To do
Quote exactly and only this range of lines in the data below: the line that holds "g_pins.u_cond.o_level: 4" to the line that holds "hold endpoints to repair: 1 / 0", both included.

Saved data entries
+ + + +
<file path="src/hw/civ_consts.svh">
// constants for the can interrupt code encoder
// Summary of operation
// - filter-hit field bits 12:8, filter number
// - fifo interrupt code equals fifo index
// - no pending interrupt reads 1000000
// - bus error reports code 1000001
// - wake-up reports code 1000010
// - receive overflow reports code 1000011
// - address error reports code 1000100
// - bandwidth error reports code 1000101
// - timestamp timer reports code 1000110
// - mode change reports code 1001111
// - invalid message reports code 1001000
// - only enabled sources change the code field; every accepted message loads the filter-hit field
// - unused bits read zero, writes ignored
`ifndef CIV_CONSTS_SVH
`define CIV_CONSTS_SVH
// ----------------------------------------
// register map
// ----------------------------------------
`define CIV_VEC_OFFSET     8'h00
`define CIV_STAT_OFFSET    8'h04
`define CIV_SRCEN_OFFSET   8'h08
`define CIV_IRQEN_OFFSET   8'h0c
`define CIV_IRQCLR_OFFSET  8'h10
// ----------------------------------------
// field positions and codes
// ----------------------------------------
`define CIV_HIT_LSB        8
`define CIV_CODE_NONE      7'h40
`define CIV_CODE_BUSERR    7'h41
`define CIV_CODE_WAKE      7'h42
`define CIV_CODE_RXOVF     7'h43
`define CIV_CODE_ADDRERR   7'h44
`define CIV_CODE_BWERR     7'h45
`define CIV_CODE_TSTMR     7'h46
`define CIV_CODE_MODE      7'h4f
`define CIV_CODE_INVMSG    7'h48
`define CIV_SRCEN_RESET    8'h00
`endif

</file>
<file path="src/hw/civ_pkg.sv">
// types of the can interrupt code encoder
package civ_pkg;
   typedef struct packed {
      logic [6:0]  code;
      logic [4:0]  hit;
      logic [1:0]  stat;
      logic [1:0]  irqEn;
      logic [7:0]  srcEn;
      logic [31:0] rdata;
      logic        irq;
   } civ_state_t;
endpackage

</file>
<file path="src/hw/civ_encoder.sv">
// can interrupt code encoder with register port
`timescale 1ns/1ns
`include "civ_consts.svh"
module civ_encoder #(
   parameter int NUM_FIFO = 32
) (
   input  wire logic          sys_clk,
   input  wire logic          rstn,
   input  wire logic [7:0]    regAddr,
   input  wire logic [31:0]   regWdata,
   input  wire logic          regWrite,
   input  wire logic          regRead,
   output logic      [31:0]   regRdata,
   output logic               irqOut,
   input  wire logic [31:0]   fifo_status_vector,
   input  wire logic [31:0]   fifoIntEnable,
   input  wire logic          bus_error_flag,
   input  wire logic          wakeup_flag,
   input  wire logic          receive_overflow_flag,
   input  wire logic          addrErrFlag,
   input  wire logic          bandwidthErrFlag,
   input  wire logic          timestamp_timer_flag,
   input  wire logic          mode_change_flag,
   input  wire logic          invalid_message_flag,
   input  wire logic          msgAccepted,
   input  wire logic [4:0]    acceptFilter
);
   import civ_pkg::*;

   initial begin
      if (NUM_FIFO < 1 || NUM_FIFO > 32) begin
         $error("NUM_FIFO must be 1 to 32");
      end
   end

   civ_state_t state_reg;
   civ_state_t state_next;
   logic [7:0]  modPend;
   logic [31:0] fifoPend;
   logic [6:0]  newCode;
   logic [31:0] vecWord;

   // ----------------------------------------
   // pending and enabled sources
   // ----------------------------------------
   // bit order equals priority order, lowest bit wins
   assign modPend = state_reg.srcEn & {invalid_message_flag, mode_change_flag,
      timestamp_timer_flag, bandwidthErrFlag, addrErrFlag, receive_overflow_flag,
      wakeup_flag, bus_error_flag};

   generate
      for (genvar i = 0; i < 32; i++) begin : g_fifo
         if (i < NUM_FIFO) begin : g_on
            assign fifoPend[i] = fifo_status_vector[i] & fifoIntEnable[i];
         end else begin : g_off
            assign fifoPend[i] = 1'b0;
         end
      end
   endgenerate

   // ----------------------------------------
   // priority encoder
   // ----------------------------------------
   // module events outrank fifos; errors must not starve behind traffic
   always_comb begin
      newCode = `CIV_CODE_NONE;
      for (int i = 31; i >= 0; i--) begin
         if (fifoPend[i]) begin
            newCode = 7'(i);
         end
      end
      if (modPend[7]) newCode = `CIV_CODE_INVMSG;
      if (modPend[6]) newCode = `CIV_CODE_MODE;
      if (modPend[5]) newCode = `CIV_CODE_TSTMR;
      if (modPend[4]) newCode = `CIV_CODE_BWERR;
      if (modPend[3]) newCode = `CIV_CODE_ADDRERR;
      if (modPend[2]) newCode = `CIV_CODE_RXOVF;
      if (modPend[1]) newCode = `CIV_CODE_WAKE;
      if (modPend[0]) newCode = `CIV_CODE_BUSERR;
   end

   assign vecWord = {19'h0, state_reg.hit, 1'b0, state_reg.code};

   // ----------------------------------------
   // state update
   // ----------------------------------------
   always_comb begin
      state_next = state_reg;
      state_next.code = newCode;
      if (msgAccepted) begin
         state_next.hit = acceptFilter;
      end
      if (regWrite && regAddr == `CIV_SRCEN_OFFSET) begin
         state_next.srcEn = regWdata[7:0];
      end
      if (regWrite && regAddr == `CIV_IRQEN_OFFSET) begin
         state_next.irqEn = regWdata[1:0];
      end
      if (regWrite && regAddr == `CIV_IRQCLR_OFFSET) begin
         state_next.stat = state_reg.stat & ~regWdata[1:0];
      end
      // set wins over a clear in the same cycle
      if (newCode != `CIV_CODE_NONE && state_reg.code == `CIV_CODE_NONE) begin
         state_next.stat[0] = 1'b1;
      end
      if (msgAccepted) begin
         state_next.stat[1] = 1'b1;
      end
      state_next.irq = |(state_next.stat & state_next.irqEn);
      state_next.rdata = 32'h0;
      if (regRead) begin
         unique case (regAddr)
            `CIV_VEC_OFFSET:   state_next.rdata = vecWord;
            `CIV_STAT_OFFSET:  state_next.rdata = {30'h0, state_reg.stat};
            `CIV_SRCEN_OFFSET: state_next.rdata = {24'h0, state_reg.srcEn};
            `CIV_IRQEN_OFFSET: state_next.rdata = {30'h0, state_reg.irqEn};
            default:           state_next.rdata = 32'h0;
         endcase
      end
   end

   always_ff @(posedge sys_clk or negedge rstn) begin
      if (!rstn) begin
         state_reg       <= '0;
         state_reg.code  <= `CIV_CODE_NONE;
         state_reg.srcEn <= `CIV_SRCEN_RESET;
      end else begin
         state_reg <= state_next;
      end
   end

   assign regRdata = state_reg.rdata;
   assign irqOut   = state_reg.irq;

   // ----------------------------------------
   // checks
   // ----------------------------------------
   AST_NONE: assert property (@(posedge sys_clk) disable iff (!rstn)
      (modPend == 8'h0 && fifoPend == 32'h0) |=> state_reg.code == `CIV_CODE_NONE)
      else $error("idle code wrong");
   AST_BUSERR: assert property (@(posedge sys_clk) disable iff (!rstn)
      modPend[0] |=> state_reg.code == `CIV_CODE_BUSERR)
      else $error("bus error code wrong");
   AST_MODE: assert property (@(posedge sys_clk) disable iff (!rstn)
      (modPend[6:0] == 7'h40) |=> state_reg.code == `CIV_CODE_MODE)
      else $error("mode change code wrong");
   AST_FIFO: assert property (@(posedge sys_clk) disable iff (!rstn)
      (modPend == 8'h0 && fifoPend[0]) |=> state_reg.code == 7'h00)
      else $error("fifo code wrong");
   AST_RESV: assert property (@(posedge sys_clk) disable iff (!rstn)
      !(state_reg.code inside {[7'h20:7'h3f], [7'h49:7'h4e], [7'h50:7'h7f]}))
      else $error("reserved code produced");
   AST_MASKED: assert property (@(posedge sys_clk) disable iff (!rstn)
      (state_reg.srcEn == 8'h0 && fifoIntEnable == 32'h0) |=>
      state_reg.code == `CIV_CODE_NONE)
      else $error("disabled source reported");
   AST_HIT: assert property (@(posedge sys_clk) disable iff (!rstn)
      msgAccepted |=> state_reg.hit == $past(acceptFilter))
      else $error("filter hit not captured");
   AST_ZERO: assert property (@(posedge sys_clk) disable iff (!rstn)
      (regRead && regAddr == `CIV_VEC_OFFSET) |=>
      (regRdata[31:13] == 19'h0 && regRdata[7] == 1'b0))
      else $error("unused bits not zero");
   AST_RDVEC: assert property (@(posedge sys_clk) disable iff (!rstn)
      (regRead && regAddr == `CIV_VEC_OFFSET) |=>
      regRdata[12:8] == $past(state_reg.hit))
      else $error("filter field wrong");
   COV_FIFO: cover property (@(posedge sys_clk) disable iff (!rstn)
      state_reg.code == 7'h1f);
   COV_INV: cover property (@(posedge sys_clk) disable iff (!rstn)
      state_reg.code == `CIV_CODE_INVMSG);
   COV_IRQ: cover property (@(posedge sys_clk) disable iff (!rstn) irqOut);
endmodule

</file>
+ + + +
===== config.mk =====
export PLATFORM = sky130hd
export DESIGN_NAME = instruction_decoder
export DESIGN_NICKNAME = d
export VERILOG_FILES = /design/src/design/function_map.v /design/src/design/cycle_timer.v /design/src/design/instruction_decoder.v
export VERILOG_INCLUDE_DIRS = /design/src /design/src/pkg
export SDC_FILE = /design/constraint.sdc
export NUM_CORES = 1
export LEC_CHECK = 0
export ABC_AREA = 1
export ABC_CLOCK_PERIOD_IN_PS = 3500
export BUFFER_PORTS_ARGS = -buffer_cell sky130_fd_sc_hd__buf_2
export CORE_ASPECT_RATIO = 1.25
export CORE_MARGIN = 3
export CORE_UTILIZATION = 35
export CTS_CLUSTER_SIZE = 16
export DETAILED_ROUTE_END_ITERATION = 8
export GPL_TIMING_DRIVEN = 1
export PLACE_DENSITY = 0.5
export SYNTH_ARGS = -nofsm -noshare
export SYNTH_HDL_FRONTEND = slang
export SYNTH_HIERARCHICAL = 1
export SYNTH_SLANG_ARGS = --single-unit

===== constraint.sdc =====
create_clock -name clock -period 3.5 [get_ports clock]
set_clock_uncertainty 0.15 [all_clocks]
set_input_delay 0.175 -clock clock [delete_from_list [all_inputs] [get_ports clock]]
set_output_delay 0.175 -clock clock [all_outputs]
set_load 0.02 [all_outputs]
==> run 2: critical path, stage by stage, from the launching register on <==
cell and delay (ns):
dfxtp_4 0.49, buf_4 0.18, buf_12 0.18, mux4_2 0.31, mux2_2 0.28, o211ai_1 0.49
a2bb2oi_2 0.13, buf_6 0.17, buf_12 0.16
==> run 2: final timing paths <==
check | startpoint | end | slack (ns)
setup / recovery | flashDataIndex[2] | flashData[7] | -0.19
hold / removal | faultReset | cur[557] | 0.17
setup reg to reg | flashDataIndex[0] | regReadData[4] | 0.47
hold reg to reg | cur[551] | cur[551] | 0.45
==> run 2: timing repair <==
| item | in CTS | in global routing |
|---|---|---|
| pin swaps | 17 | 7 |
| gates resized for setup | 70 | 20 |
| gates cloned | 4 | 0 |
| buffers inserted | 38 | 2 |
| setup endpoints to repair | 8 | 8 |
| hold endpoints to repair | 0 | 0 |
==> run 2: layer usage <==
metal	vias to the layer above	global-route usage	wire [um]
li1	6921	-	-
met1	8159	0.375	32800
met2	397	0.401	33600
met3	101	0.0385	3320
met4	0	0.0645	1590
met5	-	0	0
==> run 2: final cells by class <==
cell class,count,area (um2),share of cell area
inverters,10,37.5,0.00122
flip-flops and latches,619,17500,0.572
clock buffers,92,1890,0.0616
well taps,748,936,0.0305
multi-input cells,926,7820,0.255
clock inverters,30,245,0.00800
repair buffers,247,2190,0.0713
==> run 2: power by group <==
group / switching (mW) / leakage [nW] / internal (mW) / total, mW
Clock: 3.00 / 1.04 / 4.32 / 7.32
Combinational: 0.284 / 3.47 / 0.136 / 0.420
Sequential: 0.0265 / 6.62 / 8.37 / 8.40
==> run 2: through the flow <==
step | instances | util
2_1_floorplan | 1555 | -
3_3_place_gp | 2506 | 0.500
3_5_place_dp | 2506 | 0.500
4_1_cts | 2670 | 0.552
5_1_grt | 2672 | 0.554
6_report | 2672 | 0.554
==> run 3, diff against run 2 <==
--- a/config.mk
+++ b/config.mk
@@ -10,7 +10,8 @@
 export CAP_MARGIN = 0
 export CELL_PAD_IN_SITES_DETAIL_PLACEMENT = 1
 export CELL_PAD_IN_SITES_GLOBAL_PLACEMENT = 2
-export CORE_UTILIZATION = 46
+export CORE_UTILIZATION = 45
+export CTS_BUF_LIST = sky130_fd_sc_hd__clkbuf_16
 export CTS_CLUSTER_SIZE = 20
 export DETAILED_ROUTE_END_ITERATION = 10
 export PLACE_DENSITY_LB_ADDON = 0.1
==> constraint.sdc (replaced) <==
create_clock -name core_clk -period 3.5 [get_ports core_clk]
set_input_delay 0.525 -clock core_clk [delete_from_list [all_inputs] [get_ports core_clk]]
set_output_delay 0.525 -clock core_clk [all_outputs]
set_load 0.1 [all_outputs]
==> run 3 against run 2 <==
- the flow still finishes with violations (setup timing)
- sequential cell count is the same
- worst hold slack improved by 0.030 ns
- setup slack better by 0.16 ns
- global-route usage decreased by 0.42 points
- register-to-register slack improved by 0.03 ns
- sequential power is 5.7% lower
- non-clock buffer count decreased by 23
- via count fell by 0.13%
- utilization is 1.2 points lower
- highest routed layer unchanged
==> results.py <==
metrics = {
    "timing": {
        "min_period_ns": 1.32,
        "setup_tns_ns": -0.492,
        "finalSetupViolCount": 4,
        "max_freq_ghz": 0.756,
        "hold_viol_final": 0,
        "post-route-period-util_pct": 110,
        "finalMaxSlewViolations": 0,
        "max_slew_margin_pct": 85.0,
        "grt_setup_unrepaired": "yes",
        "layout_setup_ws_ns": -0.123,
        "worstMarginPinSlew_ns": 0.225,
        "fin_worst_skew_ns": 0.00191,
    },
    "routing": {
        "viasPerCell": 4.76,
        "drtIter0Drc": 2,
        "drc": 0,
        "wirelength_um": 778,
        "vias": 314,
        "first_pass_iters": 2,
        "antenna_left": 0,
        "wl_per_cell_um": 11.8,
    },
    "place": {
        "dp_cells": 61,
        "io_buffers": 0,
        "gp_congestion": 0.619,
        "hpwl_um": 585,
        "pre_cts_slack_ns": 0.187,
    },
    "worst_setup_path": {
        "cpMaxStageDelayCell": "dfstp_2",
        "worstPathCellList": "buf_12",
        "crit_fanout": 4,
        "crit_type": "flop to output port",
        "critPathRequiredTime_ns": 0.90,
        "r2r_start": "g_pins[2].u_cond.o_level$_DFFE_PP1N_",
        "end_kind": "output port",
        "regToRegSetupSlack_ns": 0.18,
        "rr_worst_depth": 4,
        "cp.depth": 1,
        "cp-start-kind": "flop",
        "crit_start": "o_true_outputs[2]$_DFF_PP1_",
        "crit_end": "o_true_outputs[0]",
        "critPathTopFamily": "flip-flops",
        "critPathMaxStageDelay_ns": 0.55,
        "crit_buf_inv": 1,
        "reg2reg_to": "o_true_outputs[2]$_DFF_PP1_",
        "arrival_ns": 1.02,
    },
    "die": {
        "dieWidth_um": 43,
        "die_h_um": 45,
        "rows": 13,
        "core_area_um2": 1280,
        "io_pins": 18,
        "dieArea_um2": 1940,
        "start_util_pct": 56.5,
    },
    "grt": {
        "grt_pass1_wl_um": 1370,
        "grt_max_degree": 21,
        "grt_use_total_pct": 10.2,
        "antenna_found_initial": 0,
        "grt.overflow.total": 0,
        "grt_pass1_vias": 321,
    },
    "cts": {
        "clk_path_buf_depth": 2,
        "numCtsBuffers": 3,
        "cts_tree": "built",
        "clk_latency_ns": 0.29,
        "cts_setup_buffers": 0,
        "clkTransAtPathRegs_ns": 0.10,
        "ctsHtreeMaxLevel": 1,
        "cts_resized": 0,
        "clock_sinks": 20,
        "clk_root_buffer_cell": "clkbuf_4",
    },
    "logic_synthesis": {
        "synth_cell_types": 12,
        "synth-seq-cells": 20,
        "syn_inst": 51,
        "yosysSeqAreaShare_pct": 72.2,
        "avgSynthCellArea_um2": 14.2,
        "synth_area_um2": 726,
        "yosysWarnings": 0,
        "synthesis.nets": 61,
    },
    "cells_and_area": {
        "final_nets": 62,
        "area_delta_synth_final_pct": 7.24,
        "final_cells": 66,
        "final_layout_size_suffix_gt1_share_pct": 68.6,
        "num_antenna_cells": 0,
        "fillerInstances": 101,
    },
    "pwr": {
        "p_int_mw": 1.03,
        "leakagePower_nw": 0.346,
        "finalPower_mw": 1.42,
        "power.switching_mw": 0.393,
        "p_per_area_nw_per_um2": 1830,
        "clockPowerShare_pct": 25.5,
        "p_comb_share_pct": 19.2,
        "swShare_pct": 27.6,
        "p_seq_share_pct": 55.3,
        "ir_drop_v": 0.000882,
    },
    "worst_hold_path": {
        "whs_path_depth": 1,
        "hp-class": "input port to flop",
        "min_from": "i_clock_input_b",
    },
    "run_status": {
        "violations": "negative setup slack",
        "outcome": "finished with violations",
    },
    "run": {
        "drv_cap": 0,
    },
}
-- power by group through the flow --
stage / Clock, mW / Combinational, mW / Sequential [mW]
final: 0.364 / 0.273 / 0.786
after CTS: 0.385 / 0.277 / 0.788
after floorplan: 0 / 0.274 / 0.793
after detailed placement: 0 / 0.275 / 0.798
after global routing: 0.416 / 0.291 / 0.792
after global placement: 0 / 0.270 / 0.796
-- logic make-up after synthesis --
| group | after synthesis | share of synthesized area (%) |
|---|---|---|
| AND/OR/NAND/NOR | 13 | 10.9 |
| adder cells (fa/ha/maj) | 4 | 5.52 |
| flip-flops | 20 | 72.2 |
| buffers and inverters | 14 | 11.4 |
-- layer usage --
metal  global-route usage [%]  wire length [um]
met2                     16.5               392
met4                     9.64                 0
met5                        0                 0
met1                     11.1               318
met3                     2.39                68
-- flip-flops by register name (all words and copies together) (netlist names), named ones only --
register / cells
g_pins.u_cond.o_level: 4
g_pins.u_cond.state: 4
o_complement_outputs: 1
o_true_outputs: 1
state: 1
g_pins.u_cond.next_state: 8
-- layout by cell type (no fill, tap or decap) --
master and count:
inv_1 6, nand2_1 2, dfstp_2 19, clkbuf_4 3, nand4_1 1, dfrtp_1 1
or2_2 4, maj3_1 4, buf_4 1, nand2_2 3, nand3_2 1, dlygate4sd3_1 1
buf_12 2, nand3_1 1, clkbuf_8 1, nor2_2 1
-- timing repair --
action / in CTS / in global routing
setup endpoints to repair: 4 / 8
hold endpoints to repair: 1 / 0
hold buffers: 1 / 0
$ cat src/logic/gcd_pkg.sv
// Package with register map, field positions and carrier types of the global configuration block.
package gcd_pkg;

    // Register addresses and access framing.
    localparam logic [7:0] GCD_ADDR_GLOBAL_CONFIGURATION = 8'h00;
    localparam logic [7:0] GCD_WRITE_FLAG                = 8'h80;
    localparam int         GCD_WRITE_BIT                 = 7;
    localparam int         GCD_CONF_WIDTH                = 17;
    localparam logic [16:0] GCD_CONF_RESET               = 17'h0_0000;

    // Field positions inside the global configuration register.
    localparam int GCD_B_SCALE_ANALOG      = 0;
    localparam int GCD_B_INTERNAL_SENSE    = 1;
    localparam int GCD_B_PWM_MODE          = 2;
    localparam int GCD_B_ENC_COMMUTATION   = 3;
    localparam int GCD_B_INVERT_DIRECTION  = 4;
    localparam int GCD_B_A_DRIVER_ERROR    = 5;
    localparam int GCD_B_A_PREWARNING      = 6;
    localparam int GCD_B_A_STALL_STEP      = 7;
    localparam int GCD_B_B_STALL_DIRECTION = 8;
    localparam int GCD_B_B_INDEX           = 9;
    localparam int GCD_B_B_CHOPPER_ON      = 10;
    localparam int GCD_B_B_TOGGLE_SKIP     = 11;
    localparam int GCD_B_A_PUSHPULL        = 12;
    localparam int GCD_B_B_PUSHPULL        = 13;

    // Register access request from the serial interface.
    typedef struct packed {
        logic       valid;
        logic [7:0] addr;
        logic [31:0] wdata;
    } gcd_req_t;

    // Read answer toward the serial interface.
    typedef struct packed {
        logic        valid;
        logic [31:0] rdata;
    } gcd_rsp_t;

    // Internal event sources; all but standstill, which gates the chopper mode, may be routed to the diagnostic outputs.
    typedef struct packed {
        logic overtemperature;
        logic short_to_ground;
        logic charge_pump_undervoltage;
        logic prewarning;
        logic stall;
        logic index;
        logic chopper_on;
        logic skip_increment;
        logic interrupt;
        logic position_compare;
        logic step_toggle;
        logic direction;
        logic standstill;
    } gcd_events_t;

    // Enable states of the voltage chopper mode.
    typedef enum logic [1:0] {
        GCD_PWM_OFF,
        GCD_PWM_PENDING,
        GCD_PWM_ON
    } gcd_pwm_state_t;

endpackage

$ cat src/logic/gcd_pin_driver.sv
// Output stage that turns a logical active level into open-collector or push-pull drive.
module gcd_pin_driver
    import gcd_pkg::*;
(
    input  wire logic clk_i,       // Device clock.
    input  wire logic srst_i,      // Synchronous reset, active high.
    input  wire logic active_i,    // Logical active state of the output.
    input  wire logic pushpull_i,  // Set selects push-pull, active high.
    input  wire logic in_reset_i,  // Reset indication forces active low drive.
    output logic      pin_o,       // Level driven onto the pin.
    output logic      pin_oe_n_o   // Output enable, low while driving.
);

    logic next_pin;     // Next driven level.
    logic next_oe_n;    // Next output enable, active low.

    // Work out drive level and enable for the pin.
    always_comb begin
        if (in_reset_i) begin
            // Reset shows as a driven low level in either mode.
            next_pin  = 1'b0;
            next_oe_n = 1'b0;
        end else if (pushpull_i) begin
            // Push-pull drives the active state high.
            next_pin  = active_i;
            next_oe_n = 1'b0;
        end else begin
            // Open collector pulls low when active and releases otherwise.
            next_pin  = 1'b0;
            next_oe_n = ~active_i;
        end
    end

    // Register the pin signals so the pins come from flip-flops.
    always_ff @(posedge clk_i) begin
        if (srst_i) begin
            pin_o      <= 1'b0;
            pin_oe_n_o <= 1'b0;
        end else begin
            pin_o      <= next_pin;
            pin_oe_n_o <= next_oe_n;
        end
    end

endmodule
+ + + +
Written reply
g_pins.u_cond.o_level: 4
g_pins.u_cond.state: 4
o_complement_outputs: 1
o_true_outputs: 1
state: 1
g_pins.u_cond.next_state: 8
-- layout by cell type (no fill, tap or decap) --
master and count:
inv_1 6, nand2_1 2, dfstp_2 19, clkbuf_4 3, nand4_1 1, dfrtp_1 1
or2_2 4, maj3_1 4, buf_4 1, nand2_2 3, nand3_2 1, dlygate4sd3_1 1
buf_12 2, nand3_1 1, clkbuf_8 1, nor2_2 1
-- timing repair --
action / in CTS / in global routing
setup endpoints to repair: 4 / 8
hold endpoints to repair: 1 / 0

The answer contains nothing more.